## Work task
Copy out exactly the lines below that run from the one holding "15 | 2.105 |" to the one holding "worst slack [ns]", keeping both of those lines and no others.

(Stored items)
-*-*-

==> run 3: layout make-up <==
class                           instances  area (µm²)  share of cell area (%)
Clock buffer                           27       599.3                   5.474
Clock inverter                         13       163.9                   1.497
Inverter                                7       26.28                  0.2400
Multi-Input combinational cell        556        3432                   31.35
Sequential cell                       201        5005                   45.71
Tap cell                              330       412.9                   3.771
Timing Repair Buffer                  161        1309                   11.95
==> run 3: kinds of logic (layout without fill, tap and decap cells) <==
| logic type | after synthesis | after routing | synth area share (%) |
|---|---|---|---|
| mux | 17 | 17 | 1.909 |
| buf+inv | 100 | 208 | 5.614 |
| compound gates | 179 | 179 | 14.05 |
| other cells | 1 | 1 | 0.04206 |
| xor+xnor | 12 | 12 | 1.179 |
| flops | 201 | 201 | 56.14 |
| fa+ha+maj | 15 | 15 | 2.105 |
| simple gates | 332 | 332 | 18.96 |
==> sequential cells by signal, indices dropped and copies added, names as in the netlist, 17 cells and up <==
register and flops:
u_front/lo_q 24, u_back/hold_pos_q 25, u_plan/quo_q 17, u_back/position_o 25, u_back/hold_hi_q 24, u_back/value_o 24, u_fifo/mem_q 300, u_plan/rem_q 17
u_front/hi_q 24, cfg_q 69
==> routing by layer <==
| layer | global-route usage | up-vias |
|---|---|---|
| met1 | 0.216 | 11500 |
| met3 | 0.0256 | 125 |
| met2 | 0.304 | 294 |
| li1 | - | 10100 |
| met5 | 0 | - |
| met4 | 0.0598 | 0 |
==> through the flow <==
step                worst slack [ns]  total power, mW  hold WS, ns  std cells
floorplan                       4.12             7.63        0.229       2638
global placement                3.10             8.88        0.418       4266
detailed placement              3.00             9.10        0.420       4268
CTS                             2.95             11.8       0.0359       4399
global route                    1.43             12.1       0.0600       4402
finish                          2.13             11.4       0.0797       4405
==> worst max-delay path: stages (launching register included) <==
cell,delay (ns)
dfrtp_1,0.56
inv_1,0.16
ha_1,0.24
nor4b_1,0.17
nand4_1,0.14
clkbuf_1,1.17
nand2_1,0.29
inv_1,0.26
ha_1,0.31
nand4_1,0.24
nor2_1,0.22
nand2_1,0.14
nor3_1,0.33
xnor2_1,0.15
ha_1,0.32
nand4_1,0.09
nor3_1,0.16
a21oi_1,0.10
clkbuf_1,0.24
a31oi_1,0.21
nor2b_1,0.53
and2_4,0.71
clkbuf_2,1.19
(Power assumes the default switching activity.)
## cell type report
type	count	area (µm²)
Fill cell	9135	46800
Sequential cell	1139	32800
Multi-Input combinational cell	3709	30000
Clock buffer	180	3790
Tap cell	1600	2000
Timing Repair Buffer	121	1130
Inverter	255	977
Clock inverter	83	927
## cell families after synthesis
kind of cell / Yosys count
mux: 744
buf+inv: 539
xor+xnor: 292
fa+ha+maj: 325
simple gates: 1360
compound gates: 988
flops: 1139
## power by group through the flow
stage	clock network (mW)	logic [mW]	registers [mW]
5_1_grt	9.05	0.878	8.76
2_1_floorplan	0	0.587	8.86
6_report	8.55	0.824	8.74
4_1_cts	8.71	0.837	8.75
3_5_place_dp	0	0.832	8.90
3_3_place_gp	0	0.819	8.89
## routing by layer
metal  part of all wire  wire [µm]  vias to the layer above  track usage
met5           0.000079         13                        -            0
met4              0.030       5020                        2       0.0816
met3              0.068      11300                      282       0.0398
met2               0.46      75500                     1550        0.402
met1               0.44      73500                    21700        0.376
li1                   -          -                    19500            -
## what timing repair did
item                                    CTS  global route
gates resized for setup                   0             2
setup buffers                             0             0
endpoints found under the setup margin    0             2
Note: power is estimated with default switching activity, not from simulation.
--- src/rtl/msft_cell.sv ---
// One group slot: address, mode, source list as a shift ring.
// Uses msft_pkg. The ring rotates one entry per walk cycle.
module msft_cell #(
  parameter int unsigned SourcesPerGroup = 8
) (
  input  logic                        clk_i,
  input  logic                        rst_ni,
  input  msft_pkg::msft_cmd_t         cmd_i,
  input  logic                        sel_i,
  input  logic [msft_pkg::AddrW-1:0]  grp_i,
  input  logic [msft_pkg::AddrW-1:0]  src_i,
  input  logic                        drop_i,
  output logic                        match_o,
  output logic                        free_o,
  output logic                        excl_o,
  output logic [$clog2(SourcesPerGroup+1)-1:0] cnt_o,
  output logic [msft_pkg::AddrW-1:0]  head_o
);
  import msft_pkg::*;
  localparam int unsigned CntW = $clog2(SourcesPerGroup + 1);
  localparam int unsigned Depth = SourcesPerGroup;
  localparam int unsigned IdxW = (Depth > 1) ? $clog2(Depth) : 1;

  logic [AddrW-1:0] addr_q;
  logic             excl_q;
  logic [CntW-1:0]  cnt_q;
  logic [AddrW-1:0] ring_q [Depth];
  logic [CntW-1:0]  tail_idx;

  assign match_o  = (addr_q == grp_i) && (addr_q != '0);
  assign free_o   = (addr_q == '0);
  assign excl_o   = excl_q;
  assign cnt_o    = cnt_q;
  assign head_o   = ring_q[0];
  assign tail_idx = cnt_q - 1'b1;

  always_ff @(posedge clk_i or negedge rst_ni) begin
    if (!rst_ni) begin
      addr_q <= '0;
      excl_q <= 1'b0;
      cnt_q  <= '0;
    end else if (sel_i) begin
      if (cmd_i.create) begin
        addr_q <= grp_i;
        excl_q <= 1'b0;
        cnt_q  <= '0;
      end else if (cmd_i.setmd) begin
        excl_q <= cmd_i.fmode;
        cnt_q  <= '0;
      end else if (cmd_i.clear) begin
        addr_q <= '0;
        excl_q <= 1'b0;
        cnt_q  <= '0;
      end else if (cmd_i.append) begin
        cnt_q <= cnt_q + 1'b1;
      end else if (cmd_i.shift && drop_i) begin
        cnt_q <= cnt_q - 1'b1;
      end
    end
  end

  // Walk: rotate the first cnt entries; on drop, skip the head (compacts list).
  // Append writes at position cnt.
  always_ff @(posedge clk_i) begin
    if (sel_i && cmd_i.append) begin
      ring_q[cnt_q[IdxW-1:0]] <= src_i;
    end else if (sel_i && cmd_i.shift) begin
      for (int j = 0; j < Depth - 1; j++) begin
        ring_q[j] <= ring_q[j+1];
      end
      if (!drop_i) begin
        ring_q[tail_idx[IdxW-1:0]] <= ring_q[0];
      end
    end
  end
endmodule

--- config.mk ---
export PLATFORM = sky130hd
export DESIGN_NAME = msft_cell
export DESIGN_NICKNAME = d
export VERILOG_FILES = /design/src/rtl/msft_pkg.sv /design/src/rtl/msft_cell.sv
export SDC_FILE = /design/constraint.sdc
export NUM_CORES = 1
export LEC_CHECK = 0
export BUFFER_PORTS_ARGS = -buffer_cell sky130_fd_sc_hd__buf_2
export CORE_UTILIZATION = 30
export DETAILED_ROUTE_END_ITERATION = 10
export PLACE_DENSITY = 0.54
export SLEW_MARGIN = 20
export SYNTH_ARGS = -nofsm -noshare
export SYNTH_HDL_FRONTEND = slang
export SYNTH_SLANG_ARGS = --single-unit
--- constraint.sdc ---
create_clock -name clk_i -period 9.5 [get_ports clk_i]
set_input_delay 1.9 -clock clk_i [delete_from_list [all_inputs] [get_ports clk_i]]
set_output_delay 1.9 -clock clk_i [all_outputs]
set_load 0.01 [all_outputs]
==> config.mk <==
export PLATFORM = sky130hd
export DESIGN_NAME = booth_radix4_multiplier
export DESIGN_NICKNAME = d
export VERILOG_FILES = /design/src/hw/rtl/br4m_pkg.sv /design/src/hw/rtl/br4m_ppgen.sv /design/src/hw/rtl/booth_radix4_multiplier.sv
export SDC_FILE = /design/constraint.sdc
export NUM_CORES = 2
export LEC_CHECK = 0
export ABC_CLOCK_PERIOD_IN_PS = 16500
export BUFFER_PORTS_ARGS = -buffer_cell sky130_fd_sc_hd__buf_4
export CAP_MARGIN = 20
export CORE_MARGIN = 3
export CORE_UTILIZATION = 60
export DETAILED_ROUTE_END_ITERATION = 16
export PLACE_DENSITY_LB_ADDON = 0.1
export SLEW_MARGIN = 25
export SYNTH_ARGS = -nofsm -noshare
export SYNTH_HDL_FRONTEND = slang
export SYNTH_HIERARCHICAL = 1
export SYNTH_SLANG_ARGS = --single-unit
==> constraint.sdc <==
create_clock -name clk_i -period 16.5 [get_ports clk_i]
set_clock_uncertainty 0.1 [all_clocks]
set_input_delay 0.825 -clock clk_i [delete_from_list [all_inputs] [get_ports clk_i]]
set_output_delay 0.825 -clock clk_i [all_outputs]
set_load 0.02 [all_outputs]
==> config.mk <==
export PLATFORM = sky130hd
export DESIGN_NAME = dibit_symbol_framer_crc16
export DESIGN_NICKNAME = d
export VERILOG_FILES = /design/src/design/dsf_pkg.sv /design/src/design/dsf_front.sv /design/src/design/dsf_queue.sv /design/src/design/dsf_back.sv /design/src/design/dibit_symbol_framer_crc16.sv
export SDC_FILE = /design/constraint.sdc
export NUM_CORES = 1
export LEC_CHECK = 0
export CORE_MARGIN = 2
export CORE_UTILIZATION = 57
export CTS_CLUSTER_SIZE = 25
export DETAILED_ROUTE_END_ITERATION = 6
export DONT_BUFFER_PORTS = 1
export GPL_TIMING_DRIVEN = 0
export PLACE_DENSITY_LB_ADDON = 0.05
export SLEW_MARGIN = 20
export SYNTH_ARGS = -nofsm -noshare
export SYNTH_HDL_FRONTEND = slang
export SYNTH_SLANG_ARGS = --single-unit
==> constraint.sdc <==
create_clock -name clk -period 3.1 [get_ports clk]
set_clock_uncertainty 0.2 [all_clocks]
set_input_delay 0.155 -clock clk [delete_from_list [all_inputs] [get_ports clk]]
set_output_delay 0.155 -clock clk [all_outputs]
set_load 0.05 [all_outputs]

-*-*-

## Result of the exercise
| fa+ha+maj | 15 | 15 | 2.105 |
| simple gates | 332 | 332 | 18.96 |
==> sequential cells by signal, indices dropped and copies added, names as in the netlist, 17 cells and up <==
register and flops:
u_front/lo_q 24, u_back/hold_pos_q 25, u_plan/quo_q 17, u_back/position_o 25, u_back/hold_hi_q 24, u_back/value_o 24, u_fifo/mem_q 300, u_plan/rem_q 17
u_front/hi_q 24, cfg_q 69
==> routing by layer <==
| layer | global-route usage | up-vias |
|---|---|---|
| met1 | 0.216 | 11500 |
| met3 | 0.0256 | 125 |
| met2 | 0.304 | 294 |
| li1 | - | 10100 |
| met5 | 0 | - |
| met4 | 0.0598 | 0 |
==> through the flow <==
step                worst slack [ns]  total power, mW  hold WS, ns  std cells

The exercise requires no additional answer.